RFC draft-ietf-calext-jscontact-profiles-00 JSContact Profiles April 2025
Stepanek & Loffredo Expires 17 October 2025 [Page]
Workgroup:
calext
RFC:
draft-ietf-calext-jscontact-profiles-00
Published:
Intended Status:
Standards Track
Expires:
Authors:
R. Stepanek
Fastmail
M. Loffredo
IIT-CNR

Protocol-Specific Profiles for JSContact

Abstract

This document defines JSContact profiles, a named subsets of JSContact elements that are supported in context of a contact data exchange protocol or other use case. It aims to facilitate using JSContact in contexts where supporting all of JSContact semantics is not appropriate.

Status of This Memo

This Internet-Draft is submitted in full conformance with the provisions of BCP 78 and BCP 79.

Internet-Drafts are working documents of the Internet Engineering Task Force (IETF). Note that other groups may also distribute working documents as Internet-Drafts. The list of current Internet-Drafts is at https://datatracker.ietf.org/drafts/current/.

Internet-Drafts are draft documents valid for a maximum of six months and may be updated, replaced, or obsoleted by other documents at any time. It is inappropriate to use Internet-Drafts as reference material or to cite them other than as "work in progress."

This Internet-Draft will expire on 17 October 2025.

Table of Contents

1. Notational Conventions

The key words "MUST", "MUST NOT", "REQUIRED", "SHALL", "SHALL NOT", "SHOULD", "SHOULD NOT", "RECOMMENDED", "NOT RECOMMENDED", "MAY", and "OPTIONAL" in this document are to be interpreted as described in BCP 14 [RFC2119] [RFC8174] when, and only when, they appear in all capitals, as shown here.

The ABNF definitions in this document use the notations of [RFC5234]. ABNF rules not defined in this document are defined in either [RFC5234] (such as the ABNF for CRLF, WSP, DQUOTE, VCHAR, ALPHA, and DIGIT) or [RFC6350].

2. Introduction

The JSContact [RFC9553] contact card data model and format is designed for use in address book applications and directory services. Intended as an alternative to the prevalent vCard [RFC6350] data format, it covers vCard core semantics and extensions, and provides a rich model for personal names, postal addresses and localization. All JSContact elements are relevant for some contact card use case and, similar to vCard, implementations are expected to support these elements when exchanging contact card information using protocols such as CardDAV [RFC6352] and JMAP for Contacts [RFC9610].

In contrast, other protocols and internet standards might require to exchange some contact card information, but not need all of what JSContact provides. Section 1.7.4 of [RFC9553] outlines how JSContact implementations may ignore unknown JSContact elements, but this only applies to future extensions of [RFC9553]; they are still expected to implement all elements of the core specification. Also, the extensibility of JSContact and the requirement to preserve arbitrary contact elements might not be adequate for some protocols.

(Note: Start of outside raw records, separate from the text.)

`src/rtl/rf_wport_arbiter_if.sv`:
```
// Bundle of pipeline-side signals for the register-file write-port arbiter:
// WB request, LT handshake, issue/ID hazard query and reg_file write port.
interface rf_wport_arbiter_if;
  logic        wb_wen;
  logic [4:0]  wb_rd;
  logic [31:0] wb_wdata;
  logic        lt_valid;
  logic        lt_ready;
  logic [4:0]  lt_rd;
  logic [31:0] lt_wdata;
  logic        iss_valid;
  logic [4:0]  iss_rd;
  logic [4:0]  rs;
  logic [4:0]  rt;
  logic [4:0]  id_rd;
  logic        id_stall;
  logic        lt_starve;
  logic        rf_wen;
  logic [4:0]  rf_rd;
  logic [31:0] rf_wdata;

  // Pipeline / test side
  modport master (
    output wb_wen, wb_rd, wb_wdata,
    output lt_valid, lt_rd, lt_wdata,
    output iss_valid, iss_rd, rs, rt, id_rd,
    input  lt_ready, id_stall, lt_starve,
    input  rf_wen, rf_rd, rf_wdata
  );

  // Arbiter side
  modport slave (
    input  wb_wen, wb_rd, wb_wdata,
    input  lt_valid, lt_rd, lt_wdata,
    input  iss_valid, iss_rd, rs, rt, id_rd,
    output lt_ready, id_stall, lt_starve,
    output rf_wen, rf_rd, rf_wdata
  );
endinterface

```
`src/rtl/rf_wport_arbiter.sv`:
```
// Register-file write-port arbiter: WB has fixed priority, LT results are
// buffered in a small FIFO and drain into idle port cycles. A pending
// scoreboard of outstanding LT destinations drives the ID-stage stall.
module rf_wport_arbiter #(
  parameter int unsigned FIFO_DEPTH = 2,
  parameter int unsigned STARVE_MAX = 4
) (
  input logic              clk,
  input logic              rst_n,
  rf_wport_arbiter_if.slave bus
);

  localparam int unsigned PW = (FIFO_DEPTH > 1) ? $clog2(FIFO_DEPTH) : 1;
  localparam int unsigned CW = PW + 1;
  localparam int unsigned SW = $clog2(STARVE_MAX + 1);
  localparam logic [CW-1:0] DEPTH_C = CW'(FIFO_DEPTH);
  localparam logic [SW-1:0] SMAX_C  = SW'(STARVE_MAX);

  logic [4:0]    fifo_rd_q   [FIFO_DEPTH];
  logic [31:0]   fifo_data_q [FIFO_DEPTH];
  logic [PW-1:0] rptr_q, rptr_d;
  logic [PW-1:0] wptr_q, wptr_d;
  logic [CW-1:0] count_q, count_d;
  logic [31:0]   pend_q, pend_d;
  logic [SW-1:0] starve_cnt_q, starve_cnt_d;
  logic          lt_starve_q, lt_starve_d;

  logic        wb_live;
  logic        fifo_empty;
  logic        fifo_full;
  logic        lt_ready;
  logic        push;
  logic        pop;
  logic [4:0]  head_rd;
  logic [31:0] head_data;

  // Handshake and arbitration decisions from registered FIFO state
  always_comb begin
    wb_live    = bus.wb_wen && (bus.wb_rd != '0);
    fifo_empty = (count_q == '0);
    fifo_full  = (count_q == DEPTH_C);
    lt_ready   = rst_n && !fifo_full;
    // Accepted writes to r0 are consumed by the handshake but never stored
    push       = bus.lt_valid && lt_ready && (bus.lt_rd != '0);
    pop        = rst_n && !wb_live && !fifo_empty;
    head_rd    = fifo_rd_q[rptr_q];
    head_data  = fifo_data_q[rptr_q];
  end

  // Write-port mux: WB first, else FIFO head, else idle
  always_comb begin
    bus.rf_wen   = 1'b0;
    bus.rf_rd    = '0;
    bus.rf_wdata = '0;
    if (rst_n) begin
      if (wb_live) begin
        bus.rf_wen   = 1'b1;
        bus.rf_rd    = bus.wb_rd;
        bus.rf_wdata = bus.wb_wdata;
      end else if (!fifo_empty) begin
        bus.rf_wen   = 1'b1;
        bus.rf_rd    = head_rd;
        bus.rf_wdata = head_data;
      end
    end
  end

  // Next-state for pointers, occupancy, scoreboard and starvation tracking
  always_comb begin
    rptr_d       = rptr_q;
    wptr_d       = wptr_q;
    count_d      = count_q;
    pend_d       = pend_q;
    starve_cnt_d = starve_cnt_q;

    if (push) wptr_d = wptr_q + PW'(1);
    if (pop)  rptr_d = rptr_q + PW'(1);
    case ({push, pop})
      2'b10:   count_d = count_q + CW'(1);
      2'b01:   count_d = count_q - CW'(1);
      default: count_d = count_q;
    endcase

    // Clear before set so a same-cycle issue to the drained register wins
    if (pop) pend_d[head_rd] = 1'b0;
    if (bus.iss_valid && (bus.iss_rd != '0)) pend_d[bus.iss_rd] = 1'b1;
    pend_d[0] = 1'b0;

    if (fifo_empty || pop)
      starve_cnt_d = '0;
    else if (wb_live && (starve_cnt_q != SMAX_C))
      starve_cnt_d = starve_cnt_q + SW'(1);

    lt_starve_d = (starve_cnt_d == SMAX_C);
  end

  // Control state with synchronous active-low reset
  always_ff @(posedge clk) begin
    if (!rst_n) begin
      rptr_q       <= '0;
      wptr_q       <= '0;
      count_q      <= '0;
      pend_q       <= '0;
      starve_cnt_q <= '0;
      lt_starve_q  <= 1'b0;
    end else begin
      rptr_q       <= rptr_d;
      wptr_q       <= wptr_d;
      count_q      <= count_d;
      pend_q       <= pend_d;
      starve_cnt_q <= starve_cnt_d;
      lt_starve_q  <= lt_starve_d;
    end
  end

  // FIFO storage; contents are don't-care while count is zero
  always_ff @(posedge clk) begin
    if (push) begin
      fifo_rd_q[wptr_q]   <= bus.lt_rd;
      fifo_data_q[wptr_q] <= bus.lt_wdata;
    end
  end

  // Hazard stall from registered state only; held high through reset
  always_comb begin
    bus.lt_ready  = lt_ready;
    bus.lt_starve = lt_starve_q;
    bus.id_stall  = !rst_n || pend_q[bus.rs] || pend_q[bus.rt] ||
                    pend_q[bus.id_rd] || lt_starve_q;
  end

endmodule

```
`src/flat_wrapper.sv`:
```
// flat-port wrapper written by rule: the top's interface ports become plain ports
module rf_wport_arbiter_flat 
#(
  parameter int unsigned FIFO_DEPTH = 2,
  parameter int unsigned STARVE_MAX = 4
)
  (clk, rst_n, bus_wb_wen, bus_wb_rd, bus_wb_wdata, bus_lt_valid, bus_lt_rd, bus_lt_wdata, bus_iss_valid, bus_iss_rd, bus_rs, bus_rt, bus_id_rd, bus_lt_ready, bus_id_stall, bus_lt_starve, bus_rf_wen, bus_rf_rd, bus_rf_wdata);
  rf_wport_arbiter_if bus_i ();
  input logic clk;
  input logic rst_n;
  input wire logic [$bits(bus_i.wb_wen)-1:0] bus_wb_wen;
  input wire logic [$bits(bus_i.wb_rd)-1:0] bus_wb_rd;
  input wire logic [$bits(bus_i.wb_wdata)-1:0] bus_wb_wdata;
  input wire logic [$bits(bus_i.lt_valid)-1:0] bus_lt_valid;
  input wire logic [$bits(bus_i.lt_rd)-1:0] bus_lt_rd;
  input wire logic [$bits(bus_i.lt_wdata)-1:0] bus_lt_wdata;
  input wire logic [$bits(bus_i.iss_valid)-1:0] bus_iss_valid;
  input wire logic [$bits(bus_i.iss_rd)-1:0] bus_iss_rd;
  input wire logic [$bits(bus_i.rs)-1:0] bus_rs;
  input wire logic [$bits(bus_i.rt)-1:0] bus_rt;
  input wire logic [$bits(bus_i.id_rd)-1:0] bus_id_rd;
  output wire logic [$bits(bus_i.lt_ready)-1:0] bus_lt_ready;
  output wire logic [$bits(bus_i.id_stall)-1:0] bus_id_stall;
  output wire logic [$bits(bus_i.lt_starve)-1:0] bus_lt_starve;
  output wire logic [$bits(bus_i.rf_wen)-1:0] bus_rf_wen;
  output wire logic [$bits(bus_i.rf_rd)-1:0] bus_rf_rd;
  output wire logic [$bits(bus_i.rf_wdata)-1:0] bus_rf_wdata;
  assign bus_i.wb_wen = bus_wb_wen;
  assign bus_i.wb_rd = bus_wb_rd;
  assign bus_i.wb_wdata = bus_wb_wdata;
  assign bus_i.lt_valid = bus_lt_valid;
  assign bus_i.lt_rd = bus_lt_rd;
  assign bus_i.lt_wdata = bus_lt_wdata;
  assign bus_i.iss_valid = bus_iss_valid;
  assign bus_i.iss_rd = bus_iss_rd;
  assign bus_i.rs = bus_rs;
  assign bus_i.rt = bus_rt;
  assign bus_i.id_rd = bus_id_rd;
  assign bus_lt_ready = bus_i.lt_ready;
  assign bus_id_stall = bus_i.id_stall;
  assign bus_lt_starve = bus_i.lt_starve;
  assign bus_rf_wen = bus_i.rf_wen;
  assign bus_rf_rd = bus_i.rf_rd;
  assign bus_rf_wdata = bus_i.rf_wdata;
  rf_wport_arbiter #(.FIFO_DEPTH(FIFO_DEPTH), .STARVE_MAX(STARVE_MAX)) u_core (.clk(clk), .rst_n(rst_n), .bus(bus_i));
endmodule
```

To make use of JSContact under these circumstances, this document defines a new IANA registry for JSContact that allows to register named subsets of JSContact elements. These subsets are referred to as "JSContact profiles" and are meant to bring the following benefits:

This document is organized as follows: Section 3 defines JSContact profiles, Section 4 illustrates JSContact profiles by example, Section 5 summarizes the relevant information for IANA to establish the JSContact Profiles registry.

3. JSContact Profiles

A JSContact profile is a named subset of JSContact properties. The JSContact properties MUST be registered in the IANA JSContact registry. A JSContact extension MAY define both a new profile and new properties, as long as they are registered at the same time.

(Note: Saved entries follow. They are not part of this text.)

===== src/rtl/serial_adder_driver_pkg.sv =====
// Shared definitions for the bit-serial adder driver: state encoding, default width and
// the pin map onto the external 1-bit fulladder.
package serial_adder_driver_pkg;

  localparam int unsigned DefaultWidth = 8;

  typedef enum logic [1:0] {
    StIdle = 2'd0,
    StRun  = 2'd1,
    StDone = 2'd2
  } state_e;

  // Fulladder pin IDs: inputs I_A/I_B/I_Y, outputs O_CARRY/O_SUM.
  localparam int unsigned FaInW      = 3;
  localparam int unsigned FaPinA     = 0;
  localparam int unsigned FaPinB     = 1;
  localparam int unsigned FaPinY     = 2;
  localparam int unsigned FaOutW     = 2;
  localparam int unsigned FaPinCarry = 0;
  localparam int unsigned FaPinSum   = 1;

endpackage
`src/rtl/seven_seg_pkg.sv`:
```
// Shared constants for the seven-segment display blocks.
// Segment order is {A,B,C,D,E,F,G}, active-low.
package seven_seg_pkg;

  localparam logic [6:0] SEG_BLANK = 7'b1111111;

  localparam logic [6:0] SEG_HEX_0 = 7'b0000001;
  localparam logic [6:0] SEG_HEX_1 = 7'b1001111;
  localparam logic [6:0] SEG_HEX_2 = 7'b0010010;
  localparam logic [6:0] SEG_HEX_3 = 7'b0000110;
  localparam logic [6:0] SEG_HEX_4 = 7'b1001100;
  localparam logic [6:0] SEG_HEX_5 = 7'b0100100;
  localparam logic [6:0] SEG_HEX_6 = 7'b0100000;
  localparam logic [6:0] SEG_HEX_7 = 7'b0001111;
  localparam logic [6:0] SEG_HEX_8 = 7'b0000000;
  localparam logic [6:0] SEG_HEX_9 = 7'b0000100;
  localparam logic [6:0] SEG_HEX_A = 7'b0001000;
  localparam logic [6:0] SEG_HEX_B = 7'b1100000;
  localparam logic [6:0] SEG_HEX_C = 7'b0110001;
  localparam logic [6:0] SEG_HEX_D = 7'b1000010;
  localparam logic [6:0] SEG_HEX_E = 7'b0110000;
  localparam logic [6:0] SEG_HEX_F = 7'b0111000;

  // Width able to hold 0..n-1, never below one bit.
  function automatic int clog2(input int n);
    int r;
    r = 1;
    for (int i = 1; i < 31; i++) begin
      if ((1 << i) < n) r = i + 1;
    end
    return r;
  endfunction

endpackage

```
`src/rtl/seven_seg_hex_rom.sv`:
```
// Hex nibble to active-low seven-segment pattern.
// Purely combinational, shared with single-digit decoders.
module seven_seg_hex_rom
  import seven_seg_pkg::*;
(
  input  logic [3:0] i_hex,
  output logic [6:0] o_seg
);

  always_comb begin
    o_seg = SEG_BLANK;
    unique case (i_hex)
      4'h0: o_seg = SEG_HEX_0;
      4'h1: o_seg = SEG_HEX_1;
      4'h2: o_seg = SEG_HEX_2;
      4'h3: o_seg = SEG_HEX_3;
      4'h4: o_seg = SEG_HEX_4;
      4'h5: o_seg = SEG_HEX_5;
      4'h6: o_seg = SEG_HEX_6;
      4'h7: o_seg = SEG_HEX_7;
      4'h8: o_seg = SEG_HEX_8;
      4'h9: o_seg = SEG_HEX_9;
      4'hA: o_seg = SEG_HEX_A;
      4'hB: o_seg = SEG_HEX_B;
      4'hC: o_seg = SEG_HEX_C;
      4'hD: o_seg = SEG_HEX_D;
      4'hE: o_seg = SEG_HEX_E;
      4'hF: o_seg = SEG_HEX_F;
    endcase
  end

endmodule

```
`src/rtl/seven_seg_scan_driver.sv`:
```
// Multiplexed common-anode hex display driver with
// frame-synchronous value swap, blanking, LZ suppress, blink.
module seven_seg_scan_driver
  import seven_seg_pkg::*;
#(
  parameter int NUM_DIGITS  = 4,
  parameter int REFRESH_DIV = 50000,
  parameter int BLINK_DIV   = 25000000
) (
  input  logic                    i_clock,
  input  logic                    i_resetn,
  input  logic                    i_enable,
  input  logic                    i_load,
  input  logic [4*NUM_DIGITS-1:0] i_value,
  input  logic                    i_lz_suppress,
  input  logic [NUM_DIGITS-1:0]   i_blink_mask,
  output logic [NUM_DIGITS-1:0]   o_an,
  output logic [6:0]              o_seg,
  output logic                    o_load_ack,
  output logic                    o_frame_tick
);

  localparam int RW = clog2(REFRESH_DIV);
  localparam int BW = clog2(BLINK_DIV);
  localparam int IW = clog2(NUM_DIGITS);
  localparam int VW = 4 * NUM_DIGITS;

  localparam logic [RW-1:0] REF_LAST = RW'(REFRESH_DIV - 1);
  localparam logic [BW-1:0] BLK_LAST = BW'(BLINK_DIV - 1);
  localparam logic [IW-1:0] IDX_LAST = IW'(NUM_DIGITS - 1);

  logic [RW-1:0]         r_ref_cnt;
  logic [BW-1:0]         r_blink_cnt;
  logic                  r_blink_on;
  logic [IW-1:0]         r_idx;
  logic                  r_pend;
  logic [VW-1:0]         r_pending;
  logic [VW-1:0]         r_active;
  logic [NUM_DIGITS-1:0] r_an;
  logic [6:0]            r_seg;

  logic                  w_ref_tc;
  logic                  w_blink_tc;
  logic                  w_boundary;
  logic [3:0]            w_digit;
  logic [6:0]            w_seg_lit;
  logic [NUM_DIGITS-1:0] w_an_lit;
  logic [NUM_DIGITS-1:0] w_hi_zero;
  logic                  w_run_zero;
  logic                  w_lz_sel;
  logic                  w_blink_sel;
  logic                  w_blank;

  assign w_ref_tc   = (r_ref_cnt == REF_LAST);
  assign w_blink_tc = (r_blink_cnt == BLK_LAST);
  assign w_boundary = w_ref_tc & (r_idx == IDX_LAST);

  assign o_frame_tick = w_boundary;
  assign o_load_ack   = w_boundary & (i_load | r_pend);
  assign o_an         = r_an;
  assign o_seg        = r_seg;

  // w_hi_zero[i]: active digits i..top are all zero
  always_comb begin
    w_run_zero  = 1'b1;
    w_hi_zero   = '0;
    w_digit     = 4'h0;
    w_lz_sel    = 1'b0;
    w_blink_sel = 1'b0;
    for (int i = NUM_DIGITS - 1; i >= 0; i--) begin
      w_run_zero   = w_run_zero & (r_active[i*4 +: 4] == 4'h0);
      w_hi_zero[i] = w_run_zero;
    end
    for (int i = 0; i < NUM_DIGITS; i++) begin
      if (r_idx == IW'(i)) begin
        w_digit     = r_active[i*4 +: 4];
        w_lz_sel    = (i > 0) & w_hi_zero[i];
        w_blink_sel = i_blink_mask[i];
      end
    end
  end

  assign w_blank = ~i_enable
                 | (~r_blink_on & w_blink_sel)
                 | (i_lz_suppress & w_lz_sel);

  assign w_an_lit = ~(NUM_DIGITS'(1) << r_idx);

  seven_seg_hex_rom u_rom (
    .i_hex (w_digit),
    .o_seg (w_seg_lit)
  );

  always_ff @(posedge i_clock or negedge i_resetn) begin
    if (!i_resetn) begin
      r_ref_cnt <= '0;
      r_idx     <= '0;
    end else if (w_ref_tc) begin
      r_ref_cnt <= '0;
      r_idx     <= (r_idx == IDX_LAST) ? '0 : r_idx + 1'b1;
    end else begin
      r_ref_cnt <= r_ref_cnt + 1'b1;
    end
  end

  always_ff @(posedge i_clock or negedge i_resetn) begin
    if (!i_resetn) begin
      r_blink_cnt <= '0;
      r_blink_on  <= 1'b1;
    end else if (w_blink_tc) begin
      r_blink_cnt <= '0;
      r_blink_on  <= ~r_blink_on;
    end else begin
      r_blink_cnt <= r_blink_cnt + 1'b1;
    end
  end

  // A load on the boundary wins over anything still pending
  always_ff @(posedge i_clock or negedge i_resetn) begin
    if (!i_resetn) begin
      r_pend    <= 1'b0;
      r_pending <= '0;
      r_active  <= '0;
    end else if (w_boundary) begin
      r_pend <= 1'b0;
      if (i_load) begin
        r_active <= i_value;
      end else if (r_pend) begin
        r_active <= r_pending;
      end
    end else if (i_load) begin
      r_pend    <= 1'b1;
      r_pending <= i_value;
    end
  end

  always_ff @(posedge i_clock or negedge i_resetn) begin
    if (!i_resetn) begin
      r_an  <= '1;
      r_seg <= SEG_BLANK;
    end else if (w_blank) begin
      r_an  <= '1;
      r_seg <= SEG_BLANK;
    end else begin
      r_an  <= w_an_lit;
      r_seg <= w_seg_lit;
    end
  end

endmodule

```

A JSContact object conforms to a profile if all its properties are in the subset of properties defined by that profile and its property values comply with the profile restrictions.

A JSContact profile MUST be registered at IANA (see Section 5).

3.1. Profile Name

A JSContact profile MUST have a unique name. The name MUST only contain ASCII lowercase alphabetic and numeric characters, optionally separated by a hyphen. Formally, it MUST be a valid "profile-name" defined in the appendix section in Figure 1.

3.2. Profile Version

A JSContact profile MUST define its current version. That version identifier MUST be a valid "jsversion" value as defined in Section 1.9.1 of [RFC9553]. Any addition to the list of JSContact properties supported by that profile (Section 3.3) MUST update the current version.

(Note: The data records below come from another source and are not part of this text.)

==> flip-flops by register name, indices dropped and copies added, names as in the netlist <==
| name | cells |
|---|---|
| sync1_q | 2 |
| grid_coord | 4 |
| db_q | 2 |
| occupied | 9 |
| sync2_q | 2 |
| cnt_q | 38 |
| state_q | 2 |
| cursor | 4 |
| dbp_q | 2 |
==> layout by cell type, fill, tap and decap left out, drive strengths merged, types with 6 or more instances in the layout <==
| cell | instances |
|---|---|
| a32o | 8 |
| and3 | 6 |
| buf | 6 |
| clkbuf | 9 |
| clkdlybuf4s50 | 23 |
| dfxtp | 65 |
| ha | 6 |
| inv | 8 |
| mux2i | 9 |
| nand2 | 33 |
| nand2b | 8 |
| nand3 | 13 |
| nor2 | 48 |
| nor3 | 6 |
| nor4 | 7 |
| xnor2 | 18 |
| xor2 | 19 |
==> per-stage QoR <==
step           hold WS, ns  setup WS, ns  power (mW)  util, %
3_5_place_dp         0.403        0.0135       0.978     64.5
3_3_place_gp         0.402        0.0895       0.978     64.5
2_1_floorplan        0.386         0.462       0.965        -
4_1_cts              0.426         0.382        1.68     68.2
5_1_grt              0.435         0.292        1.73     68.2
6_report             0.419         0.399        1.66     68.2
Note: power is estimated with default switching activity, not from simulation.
==> config.mk <==
export PLATFORM = sky130hd
export DESIGN_NAME = valid_dirty_array
export DESIGN_NICKNAME = d
export VERILOG_FILES = /design/src/rtl/valid_dirty_array.sv
export SDC_FILE = /design/constraint.sdc
export NUM_CORES = 2
export LEC_CHECK = 0
export ABC_AREA = 1
export BUFFER_PORTS_ARGS = -buffer_cell sky130_fd_sc_hd__buf_2
export CAP_MARGIN = 30
export CORE_ASPECT_RATIO = 1.5
export CORE_MARGIN = 10
export CORE_UTILIZATION = 30
export CTS_BUF_LIST = sky130_fd_sc_hd__clkbuf_4 sky130_fd_sc_hd__clkbuf_8 sky130_fd_sc_hd__clkbuf_16
export DETAILED_ROUTE_END_ITERATION = 7
export GPL_ROUTABILITY_DRIVEN = 0
export HOLD_SLACK_MARGIN = 0.08
export PLACE_DENSITY = 0.49
export SETUP_SLACK_MARGIN = 0.05
export SLEW_MARGIN = 10
export SYNTH_ARGS = -nofsm -noshare
export SYNTH_HDL_FRONTEND = slang
export SYNTH_SLANG_ARGS = --single-unit
==> constraint.sdc <==
create_clock -name clk -period 7.1 [get_ports clk]
set_input_delay 1.775 -clock clk [delete_from_list [all_inputs] [get_ports clk]]
set_output_delay 1.775 -clock clk [all_outputs]
set_load 0.02 [all_outputs]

Should the semantic versioning scheme not be adequate for protocol designers making use of JSContact profiles, then an alternative approach is to register a new JSContact profile for each new version.

3.3. Supported Properties

The subset of JSContact object properties supported by a profile is defined by a list of object properties. A JSContact property of an object type is part of this subset if one of the following conditions apply:

  1. It explicitly is listed as supported for that object type in that profile.
  2. It is defined for an object type which is the value type of an explicitly listed property and no properties are listed explicitly for this object type.
  3. It is defined for the Card object and no properties are listed explicitly for the Card object type.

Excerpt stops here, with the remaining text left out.